Religión y espiritualidad ¿dónde te encuentras?

En los últimos años se ha desatado un debate en torno a las diferencias entre la religión y la espiritualidad. ¿Es que acaso la religión y la espiritualidad no van unidas? Pues hay algunas diferencias, y mientras crece el número de personas que ejercen alguna forma de práctica espiritual, se reduce el número de las que se identifican y practican alguna religión en particular.

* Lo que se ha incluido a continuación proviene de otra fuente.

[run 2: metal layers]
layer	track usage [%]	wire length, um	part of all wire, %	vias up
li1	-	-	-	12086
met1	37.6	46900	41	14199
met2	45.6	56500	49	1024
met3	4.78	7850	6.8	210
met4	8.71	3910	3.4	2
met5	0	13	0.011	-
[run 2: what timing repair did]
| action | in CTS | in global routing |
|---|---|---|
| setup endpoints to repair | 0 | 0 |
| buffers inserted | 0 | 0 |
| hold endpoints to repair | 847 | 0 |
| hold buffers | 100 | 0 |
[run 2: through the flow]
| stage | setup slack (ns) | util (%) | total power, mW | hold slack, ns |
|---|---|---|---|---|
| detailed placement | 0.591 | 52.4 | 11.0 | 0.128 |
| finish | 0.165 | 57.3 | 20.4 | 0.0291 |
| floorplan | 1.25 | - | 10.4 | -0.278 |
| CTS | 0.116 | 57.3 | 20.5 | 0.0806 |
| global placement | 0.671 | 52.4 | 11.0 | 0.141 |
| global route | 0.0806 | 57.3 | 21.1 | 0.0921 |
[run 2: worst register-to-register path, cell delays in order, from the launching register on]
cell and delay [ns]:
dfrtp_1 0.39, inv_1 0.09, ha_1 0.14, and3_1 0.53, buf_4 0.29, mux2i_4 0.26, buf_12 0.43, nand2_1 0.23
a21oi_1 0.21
## src/source/wb_soc_pkg.sv

```systemverilog
`default_nettype none

package wb_soc_pkg;

    // bus widths
    localparam int WB_ADDR_W = 30;
    localparam int WB_DATA_W = 32;
    localparam int WB_SEL_W  = 4;

    typedef logic [WB_ADDR_W-1:0] wb_addr_t;
    typedef logic [WB_DATA_W-1:0] wb_data_t;
    typedef logic [WB_SEL_W-1:0]  wb_sel_t;

    // eight digits, segments a..g from bit 0, digit 0 lowest
    typedef logic [55:0] seg_digits_t;

    // address map, page is word address bits 29:21
    localparam logic [8:0]           PAGE_RAM       = 9'h000;
    localparam logic [8:0]           PAGE_STATUS    = 9'h001;
    localparam logic [WB_ADDR_W-1:0] SSEG_WORD_ADDR = 30'h0040_0000;

    localparam logic [WB_DATA_W-1:0] SOC_ID = 32'h2019_1028;

    // status block register offsets
    localparam logic [3:0] STATUS_ID      = 4'h0;
    localparam logic [3:0] STATUS_SCRATCH = 4'h1;
    localparam logic [3:0] STATUS_BUS_ERR = 4'h2;
    localparam logic [3:0] STATUS_POWER   = 4'h3;
    localparam logic [3:0] STATUS_IRQ     = 4'h4;

    typedef enum logic {
        OWNER_CPU = 1'b0,
        OWNER_DBG = 1'b1
    } arb_owner_t;

endpackage

`default_nettype wire
```

## src/source/wb_bus_if.sv

```systemverilog
`default_nettype none

interface wb_bus_if;
    import wb_soc_pkg::*;

    // master to slave
    logic     cyc;
    logic     stb;
    logic     we;
    wb_addr_t addr;
    wb_data_t data;
    wb_sel_t  sel;

    // slave to master
    logic     ack;
    logic     stall;
    logic     err;
    wb_data_t rdata;

    modport master (
        output cyc, stb, we, addr, data, sel,
        input  ack, stall, err, rdata
    );

    modport slave (
        input  cyc, stb, we, addr, data, sel,
        output ack, stall, err, rdata
    );

endinterface

`default_nettype wire

```

## src/source/wb_bus_decoder.sv

```systemverilog
`default_nettype none

module wb_bus_decoder (
    input  logic                i_clk,
    input  logic                i_rst,
    wb_bus_if.slave             m,
    wb_bus_if.master            ram_s,
    wb_bus_if.master            status_s,
    wb_bus_if.master            sseg_s,
    output wb_soc_pkg::wb_addr_t o_err_addr,
    output logic                o_err_stb
);
    import wb_soc_pkg::*;

    logic     ram_sel;
    logic     status_sel;
    logic     sseg_sel;
    logic     none_sel;
    logic     err_pend;
    wb_addr_t err_addr_q;
    logic     ack_q;
    logic     err_q;
    wb_data_t rdata_q;

    assign ram_sel    = (m.addr[29:21] == PAGE_RAM);
    assign status_sel = (m.addr[29:21] == PAGE_STATUS);
    assign sseg_sel   = (m.addr == SSEG_WORD_ADDR);
    assign none_sel   = !ram_sel && !status_sel && !sseg_sel;

    // request fan-out, only stb is qualified
    assign ram_s.cyc  = m.cyc;
    assign ram_s.stb  = m.stb & ram_sel;
    assign ram_s.we   = m.we;
    assign ram_s.addr = m.addr;
    assign ram_s.data = m.data;
    assign ram_s.sel  = m.sel;

    assign status_s.cyc  = m.cyc;
    assign status_s.stb  = m.stb & status_sel;
    assign status_s.we   = m.we;
    assign status_s.addr = m.addr;
    assign status_s.data = m.data;
    assign status_s.sel  = m.sel;

    assign sseg_s.cyc  = m.cyc;
    assign sseg_s.stb  = m.stb & sseg_sel;
    assign sseg_s.we   = m.we;
    assign sseg_s.addr = m.addr;
    assign sseg_s.data = m.data;
    assign sseg_s.sel  = m.sel;

    always_ff @(posedge i_clk) begin
        if (i_rst) begin
            ack_q    <= 1'b0;
            err_pend <= 1'b0;
            err_q    <= 1'b0;
        end else begin
            ack_q    <= ram_s.ack | status_s.ack | sseg_s.ack;
            err_pend <= m.stb & none_sel;
            err_q    <= err_pend;
        end
    end

    // read data mux, registered once more on the way back
    always_ff @(posedge i_clk) begin
        if (m.stb && none_sel) begin
            err_addr_q <= m.addr;
        end
        if (ram_s.ack) begin
            rdata_q <= ram_s.rdata;
        end else if (status_s.ack) begin
            rdata_q <= status_s.rdata;
        end else if (sseg_s.ack) begin
            rdata_q <= sseg_s.rdata;
        end else begin
            rdata_q <= '0;
        end
    end

    assign m.ack   = ack_q;
    assign m.err   = err_q;
    assign m.rdata = rdata_q;
    assign m.stall = 1'b0;

    // error address lines up with the first stage of the err pipe
    assign o_err_addr = err_addr_q;
    assign o_err_stb  = err_pend;

    a_sel_onehot: assert property (@(posedge i_clk) disable iff (i_rst)
        m.stb |-> $onehot0({ram_sel, status_sel, sseg_sel}));
    // every accepted request answered exactly two edges later
    a_resp_latency: assert property (@(posedge i_clk) disable iff (i_rst)
        (m.stb && !m.stall) |-> ##2 (m.ack ^ m.err));

endmodule

`default_nettype wire

```

## src/flat_wrapper.sv

```systemverilog
// flat-port wrapper written by rule: the top's interface ports become plain ports
module wb_bus_decoder_flat import wb_soc_pkg::*;
  (i_clk, i_rst, o_err_addr, o_err_stb, m_cyc, m_stb, m_we, m_addr, m_data, m_sel, m_ack, m_stall, m_err, m_rdata, ram_s_cyc, ram_s_stb, ram_s_we, ram_s_addr, ram_s_data, ram_s_sel, ram_s_ack, ram_s_stall, ram_s_err, ram_s_rdata, status_s_cyc, status_s_stb, status_s_we, status_s_addr, status_s_data, status_s_sel, status_s_ack, status_s_stall, status_s_err, status_s_rdata, sseg_s_cyc, sseg_s_stb, sseg_s_we, sseg_s_addr, sseg_s_data, sseg_s_sel, sseg_s_ack, sseg_s_stall, sseg_s_err, sseg_s_rdata);
  wb_bus_if m_i ();
  wb_bus_if ram_s_i ();
  wb_bus_if status_s_i ();
  wb_bus_if sseg_s_i ();
  input  logic i_clk;
  input  logic i_rst;
  output wb_soc_pkg::wb_addr_t o_err_addr;
  output logic o_err_stb;
  input wire logic [$bits(m_i.cyc)-1:0] m_cyc;
  input wire logic [$bits(m_i.stb)-1:0] m_stb;
  input wire logic [$bits(m_i.we)-1:0] m_we;
  input wire logic [$bits(m_i.addr)-1:0] m_addr;
  input wire logic [$bits(m_i.data)-1:0] m_data;
  input wire logic [$bits(m_i.sel)-1:0] m_sel;
  output wire logic [$bits(m_i.ack)-1:0] m_ack;
  output wire logic [$bits(m_i.stall)-1:0] m_stall;
  output wire logic [$bits(m_i.err)-1:0] m_err;
  output wire logic [$bits(m_i.rdata)-1:0] m_rdata;
  output wire logic [$bits(ram_s_i.cyc)-1:0] ram_s_cyc;
  output wire logic [$bits(ram_s_i.stb)-1:0] ram_s_stb;
  output wire logic [$bits(ram_s_i.we)-1:0] ram_s_we;
  output wire logic [$bits(ram_s_i.addr)-1:0] ram_s_addr;
  output wire logic [$bits(ram_s_i.data)-1:0] ram_s_data;
  output wire logic [$bits(ram_s_i.sel)-1:0] ram_s_sel;
  input wire logic [$bits(ram_s_i.ack)-1:0] ram_s_ack;
  input wire logic [$bits(ram_s_i.stall)-1:0] ram_s_stall;
  input wire logic [$bits(ram_s_i.err)-1:0] ram_s_err;
  input wire logic [$bits(ram_s_i.rdata)-1:0] ram_s_rdata;
  output wire logic [$bits(status_s_i.cyc)-1:0] status_s_cyc;
  output wire logic [$bits(status_s_i.stb)-1:0] status_s_stb;
  output wire logic [$bits(status_s_i.we)-1:0] status_s_we;
  output wire logic [$bits(status_s_i.addr)-1:0] status_s_addr;
  output wire logic [$bits(status_s_i.data)-1:0] status_s_data;
  output wire logic [$bits(status_s_i.sel)-1:0] status_s_sel;
  input wire logic [$bits(status_s_i.ack)-1:0] status_s_ack;
  input wire logic [$bits(status_s_i.stall)-1:0] status_s_stall;
  input wire logic [$bits(status_s_i.err)-1:0] status_s_err;
  input wire logic [$bits(status_s_i.rdata)-1:0] status_s_rdata;
  output wire logic [$bits(sseg_s_i.cyc)-1:0] sseg_s_cyc;
  output wire logic [$bits(sseg_s_i.stb)-1:0] sseg_s_stb;
  output wire logic [$bits(sseg_s_i.we)-1:0] sseg_s_we;
  output wire logic [$bits(sseg_s_i.addr)-1:0] sseg_s_addr;
  output wire logic [$bits(sseg_s_i.data)-1:0] sseg_s_data;
  output wire logic [$bits(sseg_s_i.sel)-1:0] sseg_s_sel;
  input wire logic [$bits(sseg_s_i.ack)-1:0] sseg_s_ack;
  input wire logic [$bits(sseg_s_i.stall)-1:0] sseg_s_stall;
  input wire logic [$bits(sseg_s_i.err)-1:0] sseg_s_err;
  input wire logic [$bits(sseg_s_i.rdata)-1:0] sseg_s_rdata;
  assign m_i.cyc = m_cyc;
  assign m_i.stb = m_stb;
  assign m_i.we = m_we;
  assign m_i.addr = m_addr;
  assign m_i.data = m_data;
  assign m_i.sel = m_sel;
  assign m_ack = m_i.ack;
  assign m_stall = m_i.stall;
  assign m_err = m_i.err;
  assign m_rdata = m_i.rdata;
  assign ram_s_cyc = ram_s_i.cyc;
  assign ram_s_stb = ram_s_i.stb;
  assign ram_s_we = ram_s_i.we;
  assign ram_s_addr = ram_s_i.addr;
  assign ram_s_data = ram_s_i.data;
  assign ram_s_sel = ram_s_i.sel;
  assign ram_s_i.ack = ram_s_ack;
  assign ram_s_i.stall = ram_s_stall;
  assign ram_s_i.err = ram_s_err;
  assign ram_s_i.rdata = ram_s_rdata;
  assign status_s_cyc = status_s_i.cyc;
  assign status_s_stb = status_s_i.stb;
  assign status_s_we = status_s_i.we;
  assign status_s_addr = status_s_i.addr;
  assign status_s_data = status_s_i.data;
  assign status_s_sel = status_s_i.sel;
  assign status_s_i.ack = status_s_ack;
  assign status_s_i.stall = status_s_stall;
  assign status_s_i.err = status_s_err;
  assign status_s_i.rdata = status_s_rdata;
  assign sseg_s_cyc = sseg_s_i.cyc;
  assign sseg_s_stb = sseg_s_i.stb;
  assign sseg_s_we = sseg_s_i.we;
  assign sseg_s_addr = sseg_s_i.addr;
  assign sseg_s_data = sseg_s_i.data;
  assign sseg_s_sel = sseg_s_i.sel;
  assign sseg_s_i.ack = sseg_s_ack;
  assign sseg_s_i.stall = sseg_s_stall;
  assign sseg_s_i.err = sseg_s_err;
  assign sseg_s_i.rdata = sseg_s_rdata;
  wb_bus_decoder u_core (.i_clk(i_clk), .i_rst(i_rst), .m(m_i), .ram_s(ram_s_i), .status_s(status_s_i), .sseg_s(sseg_s_i), .o_err_addr(o_err_addr), .o_err_stb(o_err_stb));
endmodule
```
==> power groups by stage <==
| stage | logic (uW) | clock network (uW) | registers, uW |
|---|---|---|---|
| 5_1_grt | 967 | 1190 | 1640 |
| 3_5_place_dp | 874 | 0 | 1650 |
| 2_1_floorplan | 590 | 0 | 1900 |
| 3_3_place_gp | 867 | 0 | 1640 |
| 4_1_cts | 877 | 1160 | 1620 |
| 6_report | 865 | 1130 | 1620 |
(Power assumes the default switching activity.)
File: src/cache_pkg.sv
package cache_pkg;

  // line address and payload widths
  localparam int addr_w = 37;
  localparam int data_w = 128;
  localparam int req_w = 5;

  // queue depths on the cache side
  localparam int store_depth = 16;
  localparam int code_depth = 8;
  localparam int read_depth = 16;

  // width of the store occupancy count, one more state than entries
  localparam int store_cnt_w = $clog2(store_depth + 1);

  localparam logic [store_cnt_w-1:0] stall_cnt = 12; // stores outstanding before stall

  // what the cache port is doing this cycle
  typedef enum logic [2:0] {
    op_none,
    op_store,
    op_code_read,
    op_data_read,
    op_fill
  } port_op_e;

endpackage
File: src/port_arbiter.sv
`timescale 1ns/10ps

module port_arbiter (
  input  logic                                        clk,
  input  logic                                        rst,
  input  logic                                        fill_valid,
  input  logic [cache_pkg::addr_w-1:0]                fill_addr,
  input  logic [cache_pkg::req_w-1:0]                 fill_req,
  input  logic [cache_pkg::data_w-1:0]                fill_data,
  input  logic                                        read_nonempty,
  input  logic [cache_pkg::addr_w+cache_pkg::req_w:0] read_head,
  input  logic                                        code_nonempty,
  input  logic [cache_pkg::addr_w+cache_pkg::req_w-1:0] code_head,
  input  logic                                        store_nonempty,
  input  logic [cache_pkg::addr_w+cache_pkg::data_w-1:0] store_head,
  output logic                                        read_pop,
  output logic                                        code_pop,
  output logic                                        store_pop,
  output cache_pkg::port_op_e                         port_op,
  output logic [cache_pkg::addr_w-1:0]                port_addr,
  output logic [cache_pkg::req_w-1:0]                 port_req,
  output logic [cache_pkg::data_w-1:0]                port_data,
  output logic                                        port_excl
);

  cache_pkg::port_op_e               op_nxt;
  logic [cache_pkg::addr_w-1:0]      addr_nxt;
  logic [cache_pkg::req_w-1:0]       req_nxt;
  logic [cache_pkg::data_w-1:0]      data_nxt;
  logic                              excl_nxt;

  // fill > data read > code read > store
  always_comb
  begin
    op_nxt = cache_pkg::op_none;
    addr_nxt = '0;
    req_nxt = '0;
    data_nxt = '0;
    excl_nxt = 1'b0;
    if (fill_valid)
    begin
      op_nxt = cache_pkg::op_fill;
      addr_nxt = fill_addr;
      req_nxt = fill_req;
      data_nxt = fill_data;
    end
    else if (read_nonempty)
    begin
      op_nxt = cache_pkg::op_data_read;
      {addr_nxt, req_nxt, excl_nxt} = read_head;
    end
    else if (code_nonempty)
    begin
      op_nxt = cache_pkg::op_code_read;
      {addr_nxt, req_nxt} = code_head;
    end
    else if (store_nonempty)
    begin
      op_nxt = cache_pkg::op_store;
      {addr_nxt, data_nxt} = store_head;
    end
  end

  // fill has no queue behind it, so no pop
  assign read_pop = op_nxt == cache_pkg::op_data_read;
  assign code_pop = op_nxt == cache_pkg::op_code_read;
  assign store_pop = op_nxt == cache_pkg::op_store;

  always_ff @(posedge clk)
  begin
    if (rst)
      port_op <= cache_pkg::op_none;
    else
      port_op <= op_nxt;
  end

  always_ff @(posedge clk)
  begin
    port_addr <= addr_nxt;
    port_req <= req_nxt;
    port_data <= data_nxt;
    port_excl <= excl_nxt;
  end

endmodule
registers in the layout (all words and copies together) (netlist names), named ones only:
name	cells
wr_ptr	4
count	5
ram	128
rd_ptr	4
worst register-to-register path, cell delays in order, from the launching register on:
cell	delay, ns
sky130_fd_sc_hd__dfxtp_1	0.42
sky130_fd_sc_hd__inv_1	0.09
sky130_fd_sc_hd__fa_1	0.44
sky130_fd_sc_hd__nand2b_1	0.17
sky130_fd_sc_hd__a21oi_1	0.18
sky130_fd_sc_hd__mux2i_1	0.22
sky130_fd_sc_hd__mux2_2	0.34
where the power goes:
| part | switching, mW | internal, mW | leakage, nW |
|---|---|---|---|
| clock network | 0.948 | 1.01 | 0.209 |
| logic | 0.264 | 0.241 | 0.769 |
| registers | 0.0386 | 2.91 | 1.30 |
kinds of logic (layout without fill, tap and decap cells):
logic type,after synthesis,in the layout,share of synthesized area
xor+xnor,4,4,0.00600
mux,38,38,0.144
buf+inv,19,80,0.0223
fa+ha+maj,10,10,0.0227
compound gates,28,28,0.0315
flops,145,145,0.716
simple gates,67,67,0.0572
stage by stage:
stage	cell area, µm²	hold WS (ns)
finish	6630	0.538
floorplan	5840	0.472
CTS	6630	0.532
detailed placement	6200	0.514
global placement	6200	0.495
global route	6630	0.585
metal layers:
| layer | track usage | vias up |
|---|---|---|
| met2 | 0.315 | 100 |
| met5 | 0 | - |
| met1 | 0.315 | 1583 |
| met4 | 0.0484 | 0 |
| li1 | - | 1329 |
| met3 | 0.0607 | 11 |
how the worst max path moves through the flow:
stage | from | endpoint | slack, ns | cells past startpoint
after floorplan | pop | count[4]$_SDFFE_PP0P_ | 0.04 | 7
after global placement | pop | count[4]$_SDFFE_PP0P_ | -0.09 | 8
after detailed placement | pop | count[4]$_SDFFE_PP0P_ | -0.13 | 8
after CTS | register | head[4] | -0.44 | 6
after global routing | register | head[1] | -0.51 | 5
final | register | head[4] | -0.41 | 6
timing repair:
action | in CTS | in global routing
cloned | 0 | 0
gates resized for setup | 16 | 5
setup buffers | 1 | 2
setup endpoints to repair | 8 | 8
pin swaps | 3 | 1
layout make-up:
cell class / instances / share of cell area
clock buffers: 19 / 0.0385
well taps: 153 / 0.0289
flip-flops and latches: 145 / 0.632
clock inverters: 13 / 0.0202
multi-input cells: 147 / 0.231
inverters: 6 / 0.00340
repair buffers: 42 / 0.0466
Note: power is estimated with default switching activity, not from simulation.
--- src/source/wb_cycle_ctrl.sv ---
// ========================================
// Wishbone bus cycle controller
// runs single transfers and wrapping line
// bursts, waits on the slave and raises ready
// ========================================
`timescale 1ns/1ps

module wb_cycle_ctrl import amber_wb_pkg::*;
(
    input  logic              i_clk,
    input  logic              quick_n_reset,
    wb_req_if.controller      req,
    input  logic              i_wb_ack,
    output logic [DATA_W-1:0] o_wb_adr,
    output logic [SEL_W-1:0]  o_wb_sel,
    output logic              o_wb_we,
    output logic [DATA_W-1:0] o_wb_dat,
    output logic              o_wb_cyc,
    output logic              o_wb_stb,
    output logic              o_icache_ready,
    output logic              o_dcache_ready
);

    typedef enum logic [2:0]
    {
        ST_IDLE     = 3'd0,
        ST_BURST1   = 3'd1,
        ST_BURST2   = 3'd2,
        ST_BURST3   = 3'd3,
        ST_WAIT_ACK = 3'd4
    } wb_state_e;

    wb_state_e state;
    req_src_e  src_q;
    wb_addr_u  adr_q;
    logic      burst_step;
    logic      read_ack;
    logic      write_ack;

    // an access is taken in the idle cycle where the arbiter shows one
    assign req.accept = (state == ST_IDLE) && req.req_valid;
    // the wait_ack state always holds the last word of an access
    assign req.done   = (state == ST_WAIT_ACK) && i_wb_ack;

    // the first three words of a line fill step the word index
    assign burst_step = i_wb_ack &&
                        (state == ST_BURST1 || state == ST_BURST2 || state == ST_BURST3);

    assign o_wb_adr = adr_q.flat;

    // ========================================
    // ready generation
    // ========================================
    // ready follows the acknowledge combinationally, never in idle
    assign read_ack  = o_wb_stb && !o_wb_we && i_wb_ack;
    assign write_ack = o_wb_stb &&  o_wb_we && i_wb_ack;

    assign o_icache_ready = (src_q == SRC_ICACHE) && read_ack;
    assign o_dcache_ready = (src_q == SRC_DCACHE) && (read_ack || write_ack);

    // ========================================
    // bus cycle state machine
    // ========================================
    always_ff @(posedge i_clk)
    begin
        if (!quick_n_reset)
        begin
            state    <= ST_IDLE;
            src_q    <= SRC_ICACHE;
            o_wb_stb <= 1'b0;
            o_wb_cyc <= 1'b0;
            o_wb_we  <= 1'b0;
        end
        else
        begin
            case (state)
                ST_IDLE:
                begin
                    if (req.accept)
                    begin
                        o_wb_stb <= 1'b1;
                        o_wb_cyc <= 1'b1;
                        o_wb_we  <= req.req_write;
                        src_q    <= req.req_src;
                        // a quad request walks the line, anything else is one word
                        state    <= req.req_qword ? ST_BURST1 : ST_WAIT_ACK;
                    end
                end
                ST_BURST1:
                    if (i_wb_ack)
                        state <= ST_BURST2;
                ST_BURST2:
                    if (i_wb_ack)
                        state <= ST_BURST3;
                ST_BURST3:
                    if (i_wb_ack)
                        state <= ST_WAIT_ACK;
                ST_WAIT_ACK:
                begin
                    // the bus goes quiet for at least one cycle after the last word
                    if (i_wb_ack)
                    begin
                        state    <= ST_IDLE;
                        o_wb_stb <= 1'b0;
                        o_wb_cyc <= 1'b0;
                        o_wb_we  <= 1'b0;
                    end
                end
                default:
                    state <= ST_IDLE;
            endcase
        end
    end

    // address, select and write data are loaded at the start of an access
    always_ff @(posedge i_clk)
    begin
        if (req.accept)
        begin
            adr_q.flat <= req.req_addr.flat;
            o_wb_sel   <= req.req_sel;
            o_wb_dat   <= req.req_data;
        end
        else if (burst_step)
        begin
            // only the word index moves so the burst wraps inside the line
            adr_q.field.word_idx <= adr_q.field.word_idx + WORD_W'(1);
        end
    end

    // leaving idle puts the requested address on the bus
    a_idle_next: assert property (@(posedge i_clk) disable iff (!quick_n_reset)
        state == ST_IDLE |=> state inside {ST_IDLE, ST_BURST1, ST_WAIT_ACK} &&
            (state == ST_IDLE || o_wb_adr == $past(req.req_addr.flat)));
    // each burst word moves the state and the word index on together
    a_burst1_step: assert property (@(posedge i_clk) disable iff (!quick_n_reset)
        state == ST_BURST1 && i_wb_ack |=> state == ST_BURST2 &&
            adr_q.field.word_idx == $past(adr_q.field.word_idx) + WORD_W'(1));
    a_burst2_step: assert property (@(posedge i_clk) disable iff (!quick_n_reset)
        state == ST_BURST2 && i_wb_ack |=> state == ST_BURST3 &&
            adr_q.field.word_idx == $past(adr_q.field.word_idx) + WORD_W'(1));
    a_burst3_step: assert property (@(posedge i_clk) disable iff (!quick_n_reset)
        state == ST_BURST3 && i_wb_ack |=> state == ST_WAIT_ACK &&
            adr_q.field.word_idx == $past(adr_q.field.word_idx) + WORD_W'(1));
    // under back-pressure the strobe and address stay put
    a_stb_hold: assert property (@(posedge i_clk) disable iff (!quick_n_reset)
        o_wb_stb && !i_wb_ack |=> o_wb_stb && $stable(o_wb_adr));

endmodule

De acuerdo a estudios realizado por el Foro de Religión y Vida Pública en Estados Unidos, la generación del siglo 21 es significativamente menos afiliada a una religión en particular que los Baby Boomers. Uno de cada 4 jóvenes dice no formar parte de alguna religión. Otros estudios hablan de la creciente migración de jóvenes hacia otras religiones o hacia la práctica de otras formas personales de espiritualidad. Al menos en Estados Unidos, hoy en día los jóvenes son menos dados a seguir las tradiciones religiosas o a identificarse con alguna denominación Cristiana.

Sin embargo, los estudios muestran que no hay mucha diferencia entre los adultos jóvenes y los de la tercera edad en cuanto a temas de moralidad, y ambos grupos creen seguir los estándares de lo que es bueno y malo.

Las religiones son instituciones creadas por el hombre y tienen que ver con normas. Nos proporcionan credos, dogmas y definiciones de Dios. Nos congregan en el culto.

Por su parte la espiritualidad es la búsqueda del corazón humano, no sólo un modo de existir, sino una razón para existir que supere lo biológico, lo institucional e incluso lo tradicional.

Hay quienes opinan que lo importante es la evolución y armonía espiritual y que las religiones son sólo instituciones del pasado que no se han sabido adaptar a los tiempos que corren. Pero también hay quienes consideran que las normas y ritos de las religiones son necesarios para el alma y el corazón del hombre. Algunos culpan a las religiones de los conflictos entre los hombres, otros, que sólo Dios es el camino.

Por supuesto, hay quienes creen que en realidad no tienen por qué contradecirse, sino más bien que pueden complementarse.

¿Y tú que opinas? ¿Siguen siendo importante las religiones?